Navigating Hostile Workplaces and Educational Spaces Within Health Services and Policy Research

Date: 12/16/2024
Health Equity
Author(s): Taylor B. Rogers, Kevin Q. Graham, Carmen R. Mitchell, Tongtan Chantarat, and Michelle J. Ko

 

Advancing health equity requires acknowledging and attending to inequities within the health policy and services research (HSPR) workforce. Although HSPR racial and ethnic diversity has been increasing, the profession still has considerable unfinished work: in 2021, Black, Hispanic, and Indigenous HSPRers accounted for 5.3%, 3.1%, and 0.3%, respectively, which is not representative of the US population. Similar to medicine, the lack of diversity in HSPR impacts the representation of research questions and topics, expertise and perspectives in decision-making, and evidence available to support policymaking that reflects a variety of lived experiences and/or community needs. The field has recognized the need to recruit and retain individuals from ethnoracial groups historically and structurally excluded and cultivate mentorship to ensure diverse representation in leadership. In 2020, we observed a nationwide acknowledgment of structural racism across the U.S. and increased efforts to shift DEI-related issues in workplaces and educational spaces following the murder of George Floyd, Jr.
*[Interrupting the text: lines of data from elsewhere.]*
$ cat src/common/udp_echo_defines.svh
`ifndef UDP_ECHO_DEFINES_SVH
`define UDP_ECHO_DEFINES_SVH

// Destination port served by the echo application
`define UDP_ECHO_PORT 16'd1234

// Payload FIFO entries, power of two
`define UDP_FIFO_DEPTH 16

// Seven segment digits, one per nibble of an IPv4 address
`define UDP_HEX_DIGITS 8

// Red LED count
`define UDP_LED_WIDTH 18

`endif

$ cat src/common/udp_echo_pkg.sv
`default_nettype none

package udp_echo_pkg;

    typedef logic [7:0] byte_t;
    typedef logic [15:0] port_t;
    typedef logic [31:0] ipv4_t;
    typedef logic [15:0] len_t;

    // One payload byte as it moves through the FIFO
    typedef struct packed {
        byte_t data;
        logic  last;
    } beat_t;

    // Active low, bit 0 is segment a
    typedef logic [6:0] seg_t;

endpackage

`default_nettype wire

$ cat src/design/hex_display.sv
`timescale 1ns/1ns
`default_nettype none

module hex_display import udp_echo_pkg::*; (
    input  logic [3:0] i_nibble,
    output seg_t       o_seg
);

    seg_t pattern;

    // Bit 0 is segment a, lit high
    always_comb begin
        case (i_nibble)
            4'h0:    pattern = 7'h3f;
            4'h1:    pattern = 7'h06;
            4'h2:    pattern = 7'h5b;
            4'h3:    pattern = 7'h4f;
            4'h4:    pattern = 7'h66;
            4'h5:    pattern = 7'h6d;
            4'h6:    pattern = 7'h7d;
            4'h7:    pattern = 7'h07;
            4'h8:    pattern = 7'h7f;
            4'h9:    pattern = 7'h6f;
            4'ha:    pattern = 7'h77;
            4'hb:    pattern = 7'h7c;
            4'hc:    pattern = 7'h39;
            4'hd:    pattern = 7'h5e;
            4'he:    pattern = 7'h79;
            default: pattern = 7'h71;
        endcase
    end

    // Board segments are active low
    assign o_seg = ~pattern;

endmodule

`default_nettype wire

$ cat src/udp_rx/udp_port_filter.sv
`timescale 1ns/1ns
`default_nettype none

`include "udp_echo_defines.svh"

module udp_port_filter import udp_echo_pkg::*; (
    input  logic  i_clk,
    input  logic  i_rst,
    input  logic  i_hdr_valid,
    output logic  o_hdr_ready,
    input  port_t i_dst_port,
    input  logic  i_pl_valid,
    input  logic  i_pl_last,
    input  byte_t i_pl_data,
    output logic  o_pl_ready,
    output logic  o_beat_valid,
    output beat_t o_beat,
    input  logic  i_beat_ready,
    output logic  o_reply_valid,
    input  logic  i_reply_ready
);

    typedef enum logic [1:0] {
        MODE_IDLE,
        MODE_PASS,
        MODE_DROP
    } mode_t;

    mode_t mode;
    logic  match;
    logic  idle;
    logic  hdr_fire;
    logic  pl_fire;

    assign match = (i_dst_port == `UDP_ECHO_PORT);
    assign idle  = (mode == MODE_IDLE);

    // Headers are only taken between frames
    assign o_reply_valid = i_hdr_valid && match && idle;
    assign o_hdr_ready   = i_hdr_valid && idle && (match ? i_reply_ready : 1'b1);
    assign hdr_fire      = i_hdr_valid && o_hdr_ready;

    // Drop mode swallows the payload
    assign o_beat_valid = i_pl_valid && (mode == MODE_PASS);
    assign o_beat       = '{data: i_pl_data, last: i_pl_last};
    assign o_pl_ready   = ((mode == MODE_PASS) && i_beat_ready) || (mode == MODE_DROP);
    assign pl_fire      = i_pl_valid && o_pl_ready;

    always_ff @(posedge i_clk) begin
        if (i_rst) begin
            mode <= MODE_IDLE;
        end else begin
            case (mode)
                MODE_IDLE: begin
                    if (hdr_fire) begin
                        mode <= match ? MODE_PASS : MODE_DROP;
                    end
                end
                MODE_PASS, MODE_DROP: begin
                    if (pl_fire && i_pl_last) begin
                        mode <= MODE_IDLE;
                    end
                end
                default: mode <= MODE_IDLE;
            endcase
        end
    end

endmodule

`default_nettype wire

$ cat src/udp_rx/udp_payload_fifo.sv
`timescale 1ns/1ns
`default_nettype none

module udp_payload_fifo import udp_echo_pkg::*; #(
    parameter int DEPTH = 16
) (
    input  logic  i_clk,
    input  logic  i_rst,
    input  logic  i_wr_valid,
    input  beat_t i_wr_beat,
    output logic  o_wr_ready,
    output logic  o_rd_valid,
    output beat_t o_rd_beat,
    input  logic  i_rd_ready
);

    localparam int AW = $clog2(DEPTH);

    beat_t         mem [DEPTH];
    logic [AW:0]   wr_ptr;
    logic [AW:0]   rd_ptr;
    logic          full;
    logic          empty;
    logic          wr_fire;
    logic          rd_fire;

    // Extra pointer bit tells full from empty
    assign empty = (wr_ptr == rd_ptr);
    assign full  = (wr_ptr[AW] != rd_ptr[AW]) && (wr_ptr[AW-1:0] == rd_ptr[AW-1:0]);

    assign o_wr_ready = !full;
    assign o_rd_valid = !empty;
    assign wr_fire    = i_wr_valid && !full;
    assign rd_fire    = i_rd_ready && !empty;

    // Head entry is presented without a read request
    assign o_rd_beat = mem[rd_ptr[AW-1:0]];

    always_ff @(posedge i_clk) begin
        if (wr_fire) begin
            mem[wr_ptr[AW-1:0]] <= i_wr_beat;
        end
    end

    always_ff @(posedge i_clk) begin
        if (i_rst) begin
            wr_ptr <= '0;
            rd_ptr <= '0;
        end else begin
            if (wr_fire) begin
                wr_ptr <= wr_ptr + 1'b1;
            end
            if (rd_fire) begin
                rd_ptr <= rd_ptr + 1'b1;
            end
        end
    end

endmodule

`default_nettype wire

$ cat src/design/udp_echo_status.sv
`timescale 1ns/1ns
`default_nettype none

`include "udp_echo_defines.svh"

module udp_echo_status import udp_echo_pkg::*; (
    input  logic                            i_clk,
    input  logic                            i_rst,
    input  logic                            i_rx_fire,
    input  byte_t                           i_rx_data,
    input  logic                            i_rx_last,
    input  logic                            i_reply_fire,
    input  ipv4_t                           i_reply_ip,
    output logic [`UDP_LED_WIDTH-1:0]       o_led,
    output seg_t [`UDP_HEX_DIGITS-1:0]      o_hex
);

    logic  in_frame;
    ipv4_t ip_q;

    // Set after the first beat, cleared by the last one
    always_ff @(posedge i_clk) begin
        if (i_rst) begin
            in_frame <= 1'b0;
            o_led    <= '0;
        end else if (i_rx_fire) begin
            if (!in_frame) begin
                o_led <= {{(`UDP_LED_WIDTH - $bits(byte_t)){1'b0}}, i_rx_data};
            end
            in_frame <= !i_rx_last;
        end
    end

    always_ff @(posedge i_clk) begin
        if (i_rst) begin
            ip_q <= '0;
        end else if (i_reply_fire) begin
            ip_q <= i_reply_ip;
        end
    end

    // Digit 0 shows the lowest nibble
    for (genvar k = 0; k < `UDP_HEX_DIGITS; k++) begin : g_digit
        hex_display u_hex (
            .i_nibble (ip_q[4*k +: 4]),
            .o_seg    (o_hex[k])
        );
    end

endmodule

`default_nettype wire

$ cat src/design/udp_echo_top.sv
`timescale 1ns/1ns
`default_nettype none

`include "udp_echo_defines.svh"

module udp_echo_top import udp_echo_pkg::*; (
    input  logic                        i_clk,
    input  logic                        i_rst,
    // Header from the stack
    input  logic                        i_hdr_valid,
    output logic                        o_hdr_ready,
    input  ipv4_t                       i_src_ip,
    input  port_t                       i_src_port,
    input  port_t                       i_dst_port,
    input  len_t                        i_length,
    // Payload from the stack
    input  logic                        i_pl_valid,
    output logic                        o_pl_ready,
    input  byte_t                       i_pl_data,
    input  logic                        i_pl_last,
    // Application receive stream
    output logic                        o_rx_valid,
    input  logic                        i_rx_ready,
    output byte_t                       o_rx_data,
    output logic                        o_rx_last,
    // Looped back payload
    output logic                        o_tx_pl_valid,
    output byte_t                       o_tx_pl_data,
    output logic                        o_tx_pl_last,
    // Reply header
    output logic                        o_tx_hdr_valid,
    input  logic                        i_tx_hdr_ready,
    output ipv4_t                       o_tx_dst_ip,
    output port_t                       o_tx_src_port,
    output port_t                       o_tx_dst_port,
    output len_t                        o_tx_length,
    // Status
    output logic [`UDP_LED_WIDTH-1:0]   o_led,
    output seg_t [`UDP_HEX_DIGITS-1:0]  o_hex
);

    logic  beat_valid;
    beat_t beat;
    logic  beat_ready;
    beat_t rd_beat;
    logic  rx_fire;
    logic  reply_fire;

    udp_port_filter u_filter (
        .i_clk         (i_clk),
        .i_rst         (i_rst),
        .i_hdr_valid   (i_hdr_valid),
        .o_hdr_ready   (o_hdr_ready),
        .i_dst_port    (i_dst_port),
        .i_pl_valid    (i_pl_valid),
        .i_pl_last     (i_pl_last),
        .i_pl_data     (i_pl_data),
        .o_pl_ready    (o_pl_ready),
        .o_beat_valid  (beat_valid),
        .o_beat        (beat),
        .i_beat_ready  (beat_ready),
        .o_reply_valid (o_tx_hdr_valid),
        .i_reply_ready (i_tx_hdr_ready)
    );

    udp_payload_fifo #(
        .DEPTH (`UDP_FIFO_DEPTH)
    ) u_fifo (
        .i_clk      (i_clk),
        .i_rst      (i_rst),
        .i_wr_valid (beat_valid),
        .i_wr_beat  (beat),
        .o_wr_ready (beat_ready),
        .o_rd_valid (o_rx_valid),
        .o_rd_beat  (rd_beat),
        .i_rd_ready (i_rx_ready)
    );

    assign o_rx_data = rd_beat.data;
    assign o_rx_last = rd_beat.last;
    assign rx_fire   = o_rx_valid && i_rx_ready;

    // Echo whatever the application takes
    assign o_tx_pl_valid = rx_fire;
    assign o_tx_pl_data  = o_rx_data;
    assign o_tx_pl_last  = o_rx_last;

    // Reply goes back to the sender
    assign o_tx_dst_ip   = i_src_ip;
    assign o_tx_src_port = i_dst_port;
    assign o_tx_dst_port = i_src_port;
    assign o_tx_length   = i_length;
    assign reply_fire    = o_tx_hdr_valid && i_tx_hdr_ready;

    udp_echo_status u_status (
        .i_clk        (i_clk),
        .i_rst        (i_rst),
        .i_rx_fire    (rx_fire),
        .i_rx_data    (o_rx_data),
        .i_rx_last    (o_rx_last),
        .i_reply_fire (reply_fire),
        .i_reply_ip   (o_tx_dst_ip),
        .o_led        (o_led),
        .o_hex        (o_hex)
    );

endmodule

`default_nettype wire
**config.mk**
```make
export PLATFORM = sky130hd
export DESIGN_NAME = mem_bus_controller
export DESIGN_NICKNAME = d
export VERILOG_FILES = /design/src/sysbus_pkg.sv /design/src/mem_bus_controller.sv
export VERILOG_INCLUDE_DIRS = /design/src
export SDC_FILE = /design/constraint.sdc
export NUM_CORES = 1
export LEC_CHECK = 0
export BUFFER_PORTS_ARGS = -buffer_cell sky130_fd_sc_hd__buf_4
export CAP_MARGIN = 20
export CORE_AREA = 2 2 129 131
export DETAILED_ROUTE_END_ITERATION = 8
export DIE_AREA = 0 0 131 133
export PLACE_DENSITY = 0.74
export SYNTH_ARGS = -nofsm -noshare
export SYNTH_HDL_FRONTEND = slang
export SYNTH_SLANG_ARGS = --single-unit
```
**constraint.sdc**
```tcl
create_clock -name bus_clk -period 22.3 [get_ports bus_clk]
set_clock_uncertainty 0.15 [all_clocks]
set_input_delay 2.23 -clock bus_clk [delete_from_list [all_inputs] [get_ports bus_clk]]
set_output_delay 2.23 -clock bus_clk [all_outputs]
set_load 0.01 [all_outputs]
```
To describe educational and workplace experiences that characterize diversity, equity, and inclusion (DEI) within the HSPR profession. In this qualitative study, six focus groups were conducted virtually via Zoom with 27 individuals who reported working or pursuing higher education in HSPR from December 2020 to January 2021. We sought HSPRers perspectives on DEI initiatives, work and educational environments, experiences, and climate, and recommendations for improving DEI in HSPR. We developed a structured codebook and applied a deductive approach to conduct thematic analysis.

Of the 27 participants, nearly half of the participants identified as Black/African American (44%); most were women (81%). Three major themes emerged: (1) HSPR work and education spaces subject minoritized HSPRs to a range of exclusionary and harmful practices; (2) DEI initiatives fail to address the need for institutional change; and (3) by working with and for policymakers, HSPRs are uniquely subjected to shifting political contexts that reinforce racism.

Despite an increasing commitment to increasing the diversity of the HSPR workforce and improving equity and inclusion in the HSPR workplace, the findings suggest that more intentional and action-oriented work is needed, especially work that emphasizes inclusion and equity across various levels of the workplace. The findings offer critical insight on necessary workplace and educational reform to develop the workforce necessary to advance population health equity and equity-oriented policy making.